§ **EXERCISE OBJECTIVE**
Below are entries. Reproduce exactly the lines between the line holding "-repair_clock_nets -sink_clustering_size 15" and the line holding "bash standard.sh > standard.log 2>&1", inclusive, and only those.

§ **INFORMATION**
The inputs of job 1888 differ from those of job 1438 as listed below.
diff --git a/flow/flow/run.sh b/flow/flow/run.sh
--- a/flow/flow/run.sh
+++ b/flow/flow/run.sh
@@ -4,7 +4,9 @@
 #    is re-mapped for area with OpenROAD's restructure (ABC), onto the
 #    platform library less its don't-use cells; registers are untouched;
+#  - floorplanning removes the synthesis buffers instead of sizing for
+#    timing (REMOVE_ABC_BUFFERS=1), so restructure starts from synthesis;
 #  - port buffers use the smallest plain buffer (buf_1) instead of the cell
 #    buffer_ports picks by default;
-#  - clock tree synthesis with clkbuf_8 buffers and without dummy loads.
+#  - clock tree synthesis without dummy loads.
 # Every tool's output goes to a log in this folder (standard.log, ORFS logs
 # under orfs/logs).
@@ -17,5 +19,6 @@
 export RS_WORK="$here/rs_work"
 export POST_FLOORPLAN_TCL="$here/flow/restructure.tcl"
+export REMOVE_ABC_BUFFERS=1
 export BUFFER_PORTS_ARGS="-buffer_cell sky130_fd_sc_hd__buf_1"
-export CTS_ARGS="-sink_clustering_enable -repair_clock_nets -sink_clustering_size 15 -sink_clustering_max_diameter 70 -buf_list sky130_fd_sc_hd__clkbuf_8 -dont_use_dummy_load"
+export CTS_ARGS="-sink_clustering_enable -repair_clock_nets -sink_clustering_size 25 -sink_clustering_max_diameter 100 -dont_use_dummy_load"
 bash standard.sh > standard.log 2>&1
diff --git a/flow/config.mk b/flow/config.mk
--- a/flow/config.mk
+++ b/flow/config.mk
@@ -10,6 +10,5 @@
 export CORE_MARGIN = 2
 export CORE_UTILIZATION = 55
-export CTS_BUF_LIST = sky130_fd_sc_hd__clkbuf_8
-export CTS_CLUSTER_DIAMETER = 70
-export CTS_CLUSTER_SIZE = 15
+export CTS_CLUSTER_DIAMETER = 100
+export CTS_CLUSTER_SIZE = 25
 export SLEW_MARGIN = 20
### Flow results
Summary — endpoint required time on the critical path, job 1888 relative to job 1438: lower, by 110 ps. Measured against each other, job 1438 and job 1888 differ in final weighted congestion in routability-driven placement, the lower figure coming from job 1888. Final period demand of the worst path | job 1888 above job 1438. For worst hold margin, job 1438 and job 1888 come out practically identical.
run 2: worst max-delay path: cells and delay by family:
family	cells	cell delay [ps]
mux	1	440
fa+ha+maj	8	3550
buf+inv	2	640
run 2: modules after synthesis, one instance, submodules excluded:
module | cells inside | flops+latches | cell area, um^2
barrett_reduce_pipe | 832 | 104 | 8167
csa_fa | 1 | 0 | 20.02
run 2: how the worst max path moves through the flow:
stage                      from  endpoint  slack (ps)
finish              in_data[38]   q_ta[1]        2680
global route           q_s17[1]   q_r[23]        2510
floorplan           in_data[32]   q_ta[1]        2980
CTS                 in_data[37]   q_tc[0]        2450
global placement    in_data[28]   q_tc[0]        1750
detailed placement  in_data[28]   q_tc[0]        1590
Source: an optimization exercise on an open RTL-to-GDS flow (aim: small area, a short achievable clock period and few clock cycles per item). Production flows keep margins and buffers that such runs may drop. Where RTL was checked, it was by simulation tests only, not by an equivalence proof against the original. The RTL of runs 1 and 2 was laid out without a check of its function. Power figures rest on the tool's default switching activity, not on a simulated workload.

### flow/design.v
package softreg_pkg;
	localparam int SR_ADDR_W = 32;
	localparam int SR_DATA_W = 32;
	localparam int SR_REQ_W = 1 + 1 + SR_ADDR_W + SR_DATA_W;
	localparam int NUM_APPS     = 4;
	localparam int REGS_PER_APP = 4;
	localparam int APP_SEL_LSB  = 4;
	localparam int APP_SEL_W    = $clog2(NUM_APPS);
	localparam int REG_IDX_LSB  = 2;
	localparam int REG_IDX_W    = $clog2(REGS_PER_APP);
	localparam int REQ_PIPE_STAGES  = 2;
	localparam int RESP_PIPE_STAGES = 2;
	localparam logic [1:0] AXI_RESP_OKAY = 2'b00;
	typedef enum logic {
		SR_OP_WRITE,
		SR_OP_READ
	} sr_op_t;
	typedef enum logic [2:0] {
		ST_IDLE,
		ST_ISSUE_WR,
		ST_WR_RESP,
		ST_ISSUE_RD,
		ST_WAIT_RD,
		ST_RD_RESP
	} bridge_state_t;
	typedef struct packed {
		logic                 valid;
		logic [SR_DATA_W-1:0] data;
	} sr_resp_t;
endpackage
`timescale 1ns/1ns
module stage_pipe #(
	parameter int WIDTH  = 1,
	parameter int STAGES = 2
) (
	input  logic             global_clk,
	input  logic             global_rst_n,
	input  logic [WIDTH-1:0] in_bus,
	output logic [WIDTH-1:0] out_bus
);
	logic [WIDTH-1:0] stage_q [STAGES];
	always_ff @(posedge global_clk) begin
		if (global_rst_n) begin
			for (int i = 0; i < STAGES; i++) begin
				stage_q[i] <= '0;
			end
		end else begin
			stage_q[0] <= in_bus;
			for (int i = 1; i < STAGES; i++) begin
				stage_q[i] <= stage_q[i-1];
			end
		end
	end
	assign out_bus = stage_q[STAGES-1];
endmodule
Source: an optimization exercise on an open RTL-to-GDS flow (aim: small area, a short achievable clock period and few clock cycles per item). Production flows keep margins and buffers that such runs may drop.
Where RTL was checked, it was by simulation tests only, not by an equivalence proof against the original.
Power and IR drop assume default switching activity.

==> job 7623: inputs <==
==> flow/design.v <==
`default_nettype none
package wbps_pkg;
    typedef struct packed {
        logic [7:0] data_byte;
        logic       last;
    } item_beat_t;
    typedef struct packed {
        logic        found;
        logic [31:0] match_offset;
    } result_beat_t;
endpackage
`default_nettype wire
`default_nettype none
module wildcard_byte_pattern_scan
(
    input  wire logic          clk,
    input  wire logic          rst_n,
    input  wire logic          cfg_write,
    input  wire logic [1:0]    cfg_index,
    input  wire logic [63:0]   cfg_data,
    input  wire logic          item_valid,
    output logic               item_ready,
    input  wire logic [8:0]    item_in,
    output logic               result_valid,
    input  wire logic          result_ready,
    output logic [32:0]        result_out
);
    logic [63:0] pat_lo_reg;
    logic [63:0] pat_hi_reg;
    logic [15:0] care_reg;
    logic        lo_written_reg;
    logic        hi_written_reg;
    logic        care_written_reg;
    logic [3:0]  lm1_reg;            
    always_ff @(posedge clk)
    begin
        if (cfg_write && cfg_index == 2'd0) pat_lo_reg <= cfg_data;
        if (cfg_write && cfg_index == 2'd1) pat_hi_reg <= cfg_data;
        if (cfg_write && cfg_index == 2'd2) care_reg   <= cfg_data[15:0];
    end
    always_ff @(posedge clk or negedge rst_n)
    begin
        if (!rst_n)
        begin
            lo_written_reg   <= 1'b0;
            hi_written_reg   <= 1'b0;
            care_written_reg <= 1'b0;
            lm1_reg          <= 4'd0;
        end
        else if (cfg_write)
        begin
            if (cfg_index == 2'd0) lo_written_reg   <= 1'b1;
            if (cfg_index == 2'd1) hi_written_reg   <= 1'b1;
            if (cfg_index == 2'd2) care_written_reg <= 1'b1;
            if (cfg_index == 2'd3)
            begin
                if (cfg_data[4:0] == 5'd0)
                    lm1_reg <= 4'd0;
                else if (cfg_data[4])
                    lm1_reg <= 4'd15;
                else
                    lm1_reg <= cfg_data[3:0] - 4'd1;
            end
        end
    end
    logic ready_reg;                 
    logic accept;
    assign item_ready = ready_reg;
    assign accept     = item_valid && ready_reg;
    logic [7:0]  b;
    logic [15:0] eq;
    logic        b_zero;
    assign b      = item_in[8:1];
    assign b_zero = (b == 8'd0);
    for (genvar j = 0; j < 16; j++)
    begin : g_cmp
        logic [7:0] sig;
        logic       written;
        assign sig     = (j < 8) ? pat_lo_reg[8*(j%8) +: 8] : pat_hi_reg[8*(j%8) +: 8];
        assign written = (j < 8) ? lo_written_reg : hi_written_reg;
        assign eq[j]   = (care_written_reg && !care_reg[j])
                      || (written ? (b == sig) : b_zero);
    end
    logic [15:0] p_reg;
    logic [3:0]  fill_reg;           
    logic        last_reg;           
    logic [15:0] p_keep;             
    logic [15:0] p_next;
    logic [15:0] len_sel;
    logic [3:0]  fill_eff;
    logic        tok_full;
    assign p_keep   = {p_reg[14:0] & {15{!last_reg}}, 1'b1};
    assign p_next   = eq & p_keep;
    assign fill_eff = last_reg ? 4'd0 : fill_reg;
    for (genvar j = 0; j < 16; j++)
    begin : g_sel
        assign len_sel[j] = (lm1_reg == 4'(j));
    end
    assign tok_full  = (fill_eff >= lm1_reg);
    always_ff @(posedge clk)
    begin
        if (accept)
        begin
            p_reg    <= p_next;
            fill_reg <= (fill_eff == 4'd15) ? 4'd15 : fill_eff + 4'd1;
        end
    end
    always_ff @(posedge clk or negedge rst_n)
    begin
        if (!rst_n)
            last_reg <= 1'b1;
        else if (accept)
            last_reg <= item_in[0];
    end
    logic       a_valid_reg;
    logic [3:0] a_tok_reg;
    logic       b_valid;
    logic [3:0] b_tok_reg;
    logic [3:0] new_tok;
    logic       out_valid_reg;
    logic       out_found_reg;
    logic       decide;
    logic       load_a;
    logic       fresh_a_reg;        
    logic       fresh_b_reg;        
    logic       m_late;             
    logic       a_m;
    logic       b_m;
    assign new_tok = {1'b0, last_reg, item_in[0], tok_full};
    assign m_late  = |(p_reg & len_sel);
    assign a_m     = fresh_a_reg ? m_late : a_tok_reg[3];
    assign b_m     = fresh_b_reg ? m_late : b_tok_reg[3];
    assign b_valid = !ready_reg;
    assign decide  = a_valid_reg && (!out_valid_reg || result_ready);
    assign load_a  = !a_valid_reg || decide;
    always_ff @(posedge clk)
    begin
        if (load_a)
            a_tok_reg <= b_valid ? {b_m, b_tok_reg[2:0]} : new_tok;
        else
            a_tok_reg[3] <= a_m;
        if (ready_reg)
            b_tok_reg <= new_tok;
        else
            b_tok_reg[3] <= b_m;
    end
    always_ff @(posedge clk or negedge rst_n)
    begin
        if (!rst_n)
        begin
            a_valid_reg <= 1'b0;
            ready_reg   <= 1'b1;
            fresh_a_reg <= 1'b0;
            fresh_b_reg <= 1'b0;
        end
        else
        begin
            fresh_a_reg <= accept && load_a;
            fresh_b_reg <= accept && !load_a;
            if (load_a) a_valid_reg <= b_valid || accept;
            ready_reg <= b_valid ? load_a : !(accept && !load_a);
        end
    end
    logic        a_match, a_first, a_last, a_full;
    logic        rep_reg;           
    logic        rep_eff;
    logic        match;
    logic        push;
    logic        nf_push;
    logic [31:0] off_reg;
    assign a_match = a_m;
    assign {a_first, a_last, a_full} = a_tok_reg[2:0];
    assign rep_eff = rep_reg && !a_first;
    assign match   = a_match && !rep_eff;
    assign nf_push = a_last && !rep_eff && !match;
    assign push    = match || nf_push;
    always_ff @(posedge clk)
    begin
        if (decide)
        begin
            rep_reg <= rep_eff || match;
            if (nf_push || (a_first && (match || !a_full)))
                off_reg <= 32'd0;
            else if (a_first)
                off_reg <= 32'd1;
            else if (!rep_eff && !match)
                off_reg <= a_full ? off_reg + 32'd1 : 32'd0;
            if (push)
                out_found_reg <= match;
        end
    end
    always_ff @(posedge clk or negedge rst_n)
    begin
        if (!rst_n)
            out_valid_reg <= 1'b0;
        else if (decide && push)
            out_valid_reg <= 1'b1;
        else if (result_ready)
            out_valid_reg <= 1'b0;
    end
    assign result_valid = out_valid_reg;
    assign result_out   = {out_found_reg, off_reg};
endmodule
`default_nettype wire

* * *

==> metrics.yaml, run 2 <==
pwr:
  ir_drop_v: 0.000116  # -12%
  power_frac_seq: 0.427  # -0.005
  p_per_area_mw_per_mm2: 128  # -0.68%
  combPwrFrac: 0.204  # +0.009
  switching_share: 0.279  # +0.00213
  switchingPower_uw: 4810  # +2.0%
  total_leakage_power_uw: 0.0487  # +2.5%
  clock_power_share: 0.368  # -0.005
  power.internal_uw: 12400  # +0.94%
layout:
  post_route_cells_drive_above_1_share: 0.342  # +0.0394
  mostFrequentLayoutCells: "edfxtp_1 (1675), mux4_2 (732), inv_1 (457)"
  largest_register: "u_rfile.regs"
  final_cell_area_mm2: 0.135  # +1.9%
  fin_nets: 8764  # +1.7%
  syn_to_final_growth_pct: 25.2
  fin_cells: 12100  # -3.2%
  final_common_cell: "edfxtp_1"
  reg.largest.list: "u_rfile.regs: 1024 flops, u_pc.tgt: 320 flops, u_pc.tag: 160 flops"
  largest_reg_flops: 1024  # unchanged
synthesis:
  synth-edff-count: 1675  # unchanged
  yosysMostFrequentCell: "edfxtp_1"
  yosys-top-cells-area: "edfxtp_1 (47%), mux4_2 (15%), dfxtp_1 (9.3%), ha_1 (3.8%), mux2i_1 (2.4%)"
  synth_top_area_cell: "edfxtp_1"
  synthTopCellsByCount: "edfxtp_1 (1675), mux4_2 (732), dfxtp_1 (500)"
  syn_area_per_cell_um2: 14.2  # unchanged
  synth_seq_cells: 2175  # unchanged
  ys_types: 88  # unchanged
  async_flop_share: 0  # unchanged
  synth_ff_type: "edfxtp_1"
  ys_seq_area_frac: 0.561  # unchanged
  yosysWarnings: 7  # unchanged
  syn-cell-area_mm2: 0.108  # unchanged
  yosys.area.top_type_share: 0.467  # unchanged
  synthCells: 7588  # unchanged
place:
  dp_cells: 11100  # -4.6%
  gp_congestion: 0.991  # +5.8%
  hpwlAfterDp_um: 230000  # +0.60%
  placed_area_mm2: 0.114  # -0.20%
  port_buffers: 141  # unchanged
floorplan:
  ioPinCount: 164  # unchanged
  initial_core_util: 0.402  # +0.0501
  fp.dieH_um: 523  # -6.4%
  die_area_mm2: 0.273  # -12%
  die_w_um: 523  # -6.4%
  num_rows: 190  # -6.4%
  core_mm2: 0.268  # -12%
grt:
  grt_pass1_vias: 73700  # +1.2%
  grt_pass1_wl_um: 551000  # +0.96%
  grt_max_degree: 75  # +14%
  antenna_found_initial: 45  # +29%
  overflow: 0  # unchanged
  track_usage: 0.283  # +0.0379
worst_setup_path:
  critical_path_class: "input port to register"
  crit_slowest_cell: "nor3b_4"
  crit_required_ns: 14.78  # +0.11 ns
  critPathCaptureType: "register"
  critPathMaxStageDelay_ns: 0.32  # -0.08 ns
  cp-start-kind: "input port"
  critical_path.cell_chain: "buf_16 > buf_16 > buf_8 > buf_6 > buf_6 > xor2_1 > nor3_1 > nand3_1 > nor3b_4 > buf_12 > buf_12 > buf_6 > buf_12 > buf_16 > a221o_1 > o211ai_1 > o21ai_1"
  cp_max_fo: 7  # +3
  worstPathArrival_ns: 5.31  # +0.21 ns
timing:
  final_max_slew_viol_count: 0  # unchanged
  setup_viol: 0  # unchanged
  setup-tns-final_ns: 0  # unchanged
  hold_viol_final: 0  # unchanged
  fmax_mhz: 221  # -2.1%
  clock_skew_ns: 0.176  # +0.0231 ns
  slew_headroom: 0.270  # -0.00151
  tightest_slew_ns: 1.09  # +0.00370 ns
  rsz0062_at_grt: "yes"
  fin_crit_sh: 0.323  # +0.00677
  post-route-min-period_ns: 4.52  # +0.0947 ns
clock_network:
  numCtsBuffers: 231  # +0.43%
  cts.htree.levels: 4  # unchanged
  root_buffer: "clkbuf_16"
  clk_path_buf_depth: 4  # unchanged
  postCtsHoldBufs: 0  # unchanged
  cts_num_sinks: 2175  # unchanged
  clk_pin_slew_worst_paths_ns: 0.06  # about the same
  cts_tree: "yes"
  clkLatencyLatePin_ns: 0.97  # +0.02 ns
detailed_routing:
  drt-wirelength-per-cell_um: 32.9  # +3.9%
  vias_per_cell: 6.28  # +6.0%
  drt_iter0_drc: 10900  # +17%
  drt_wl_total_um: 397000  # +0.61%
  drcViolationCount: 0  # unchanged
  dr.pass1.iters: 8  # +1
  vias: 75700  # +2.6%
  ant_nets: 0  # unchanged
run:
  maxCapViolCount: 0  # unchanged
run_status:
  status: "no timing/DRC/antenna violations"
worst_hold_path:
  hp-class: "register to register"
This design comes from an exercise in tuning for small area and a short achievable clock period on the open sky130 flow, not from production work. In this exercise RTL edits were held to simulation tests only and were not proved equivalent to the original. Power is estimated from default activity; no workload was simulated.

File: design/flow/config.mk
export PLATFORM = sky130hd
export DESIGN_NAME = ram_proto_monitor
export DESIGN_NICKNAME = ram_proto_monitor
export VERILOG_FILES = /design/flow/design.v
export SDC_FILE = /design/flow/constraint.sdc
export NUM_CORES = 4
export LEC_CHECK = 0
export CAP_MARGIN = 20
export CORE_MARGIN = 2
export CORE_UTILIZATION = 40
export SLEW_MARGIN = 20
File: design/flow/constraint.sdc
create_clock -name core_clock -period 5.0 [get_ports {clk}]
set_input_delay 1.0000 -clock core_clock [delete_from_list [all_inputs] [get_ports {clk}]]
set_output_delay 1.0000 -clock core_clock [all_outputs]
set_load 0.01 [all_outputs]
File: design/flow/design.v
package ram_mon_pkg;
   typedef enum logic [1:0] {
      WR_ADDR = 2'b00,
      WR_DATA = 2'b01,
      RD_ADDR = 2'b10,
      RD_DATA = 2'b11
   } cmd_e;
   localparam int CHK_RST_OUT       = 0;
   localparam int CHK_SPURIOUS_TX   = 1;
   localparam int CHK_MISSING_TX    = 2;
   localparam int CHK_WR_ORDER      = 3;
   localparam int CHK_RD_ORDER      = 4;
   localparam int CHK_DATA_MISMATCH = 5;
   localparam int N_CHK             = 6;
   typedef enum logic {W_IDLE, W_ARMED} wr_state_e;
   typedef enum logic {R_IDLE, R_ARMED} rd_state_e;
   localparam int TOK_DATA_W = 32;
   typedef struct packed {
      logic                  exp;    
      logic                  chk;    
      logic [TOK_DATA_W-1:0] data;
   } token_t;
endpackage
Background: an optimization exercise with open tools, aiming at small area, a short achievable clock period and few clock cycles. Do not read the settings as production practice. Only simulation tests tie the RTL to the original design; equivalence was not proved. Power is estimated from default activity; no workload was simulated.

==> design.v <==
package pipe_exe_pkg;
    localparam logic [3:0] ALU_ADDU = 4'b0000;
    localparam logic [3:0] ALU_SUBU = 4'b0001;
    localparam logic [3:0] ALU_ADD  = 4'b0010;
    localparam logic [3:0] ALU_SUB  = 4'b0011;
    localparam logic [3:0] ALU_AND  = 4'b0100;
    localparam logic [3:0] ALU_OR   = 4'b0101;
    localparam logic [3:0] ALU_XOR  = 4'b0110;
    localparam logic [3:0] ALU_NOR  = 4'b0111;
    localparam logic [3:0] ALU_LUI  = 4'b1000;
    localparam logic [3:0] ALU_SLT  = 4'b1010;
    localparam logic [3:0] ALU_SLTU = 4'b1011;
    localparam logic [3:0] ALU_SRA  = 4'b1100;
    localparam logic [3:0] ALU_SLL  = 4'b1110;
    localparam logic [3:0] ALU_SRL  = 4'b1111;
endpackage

* * *

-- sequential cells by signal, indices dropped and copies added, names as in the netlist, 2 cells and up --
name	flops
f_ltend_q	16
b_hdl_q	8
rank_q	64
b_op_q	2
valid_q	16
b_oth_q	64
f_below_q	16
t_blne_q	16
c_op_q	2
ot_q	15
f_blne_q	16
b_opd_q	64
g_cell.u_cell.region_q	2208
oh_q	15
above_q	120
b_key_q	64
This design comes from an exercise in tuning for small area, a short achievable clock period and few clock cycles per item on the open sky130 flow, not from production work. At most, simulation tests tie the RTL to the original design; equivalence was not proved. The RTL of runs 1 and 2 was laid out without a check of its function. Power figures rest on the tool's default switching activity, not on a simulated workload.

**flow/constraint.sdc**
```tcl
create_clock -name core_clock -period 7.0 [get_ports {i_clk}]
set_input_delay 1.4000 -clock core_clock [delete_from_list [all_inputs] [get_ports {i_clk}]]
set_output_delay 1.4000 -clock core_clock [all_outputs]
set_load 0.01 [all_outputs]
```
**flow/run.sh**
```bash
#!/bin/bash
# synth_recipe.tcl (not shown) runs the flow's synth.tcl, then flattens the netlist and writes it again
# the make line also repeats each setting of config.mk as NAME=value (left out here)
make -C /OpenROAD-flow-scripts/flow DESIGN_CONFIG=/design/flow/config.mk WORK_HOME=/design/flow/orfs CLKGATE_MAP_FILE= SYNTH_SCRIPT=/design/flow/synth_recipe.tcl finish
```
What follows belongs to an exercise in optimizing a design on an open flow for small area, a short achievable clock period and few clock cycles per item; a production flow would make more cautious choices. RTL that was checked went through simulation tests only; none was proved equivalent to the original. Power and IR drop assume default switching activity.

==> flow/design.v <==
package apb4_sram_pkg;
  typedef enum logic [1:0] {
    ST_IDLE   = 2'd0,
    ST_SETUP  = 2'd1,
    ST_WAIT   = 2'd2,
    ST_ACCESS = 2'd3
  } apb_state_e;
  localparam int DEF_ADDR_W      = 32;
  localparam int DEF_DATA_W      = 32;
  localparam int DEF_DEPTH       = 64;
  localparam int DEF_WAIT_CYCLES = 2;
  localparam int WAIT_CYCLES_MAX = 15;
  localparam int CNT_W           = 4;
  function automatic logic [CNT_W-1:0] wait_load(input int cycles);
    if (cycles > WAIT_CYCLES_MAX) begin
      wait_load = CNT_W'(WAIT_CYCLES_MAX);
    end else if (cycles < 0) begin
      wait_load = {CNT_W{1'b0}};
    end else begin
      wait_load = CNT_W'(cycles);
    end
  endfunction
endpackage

§ **RESULT**
-export CTS_ARGS="-sink_clustering_enable -repair_clock_nets -sink_clustering_size 15 -sink_clustering_max_diameter 70 -buf_list sky130_fd_sc_hd__clkbuf_8 -dont_use_dummy_load"
+export CTS_ARGS="-sink_clustering_enable -repair_clock_nets -sink_clustering_size 25 -sink_clustering_max_diameter 100 -dont_use_dummy_load"
 bash standard.sh > standard.log 2>&1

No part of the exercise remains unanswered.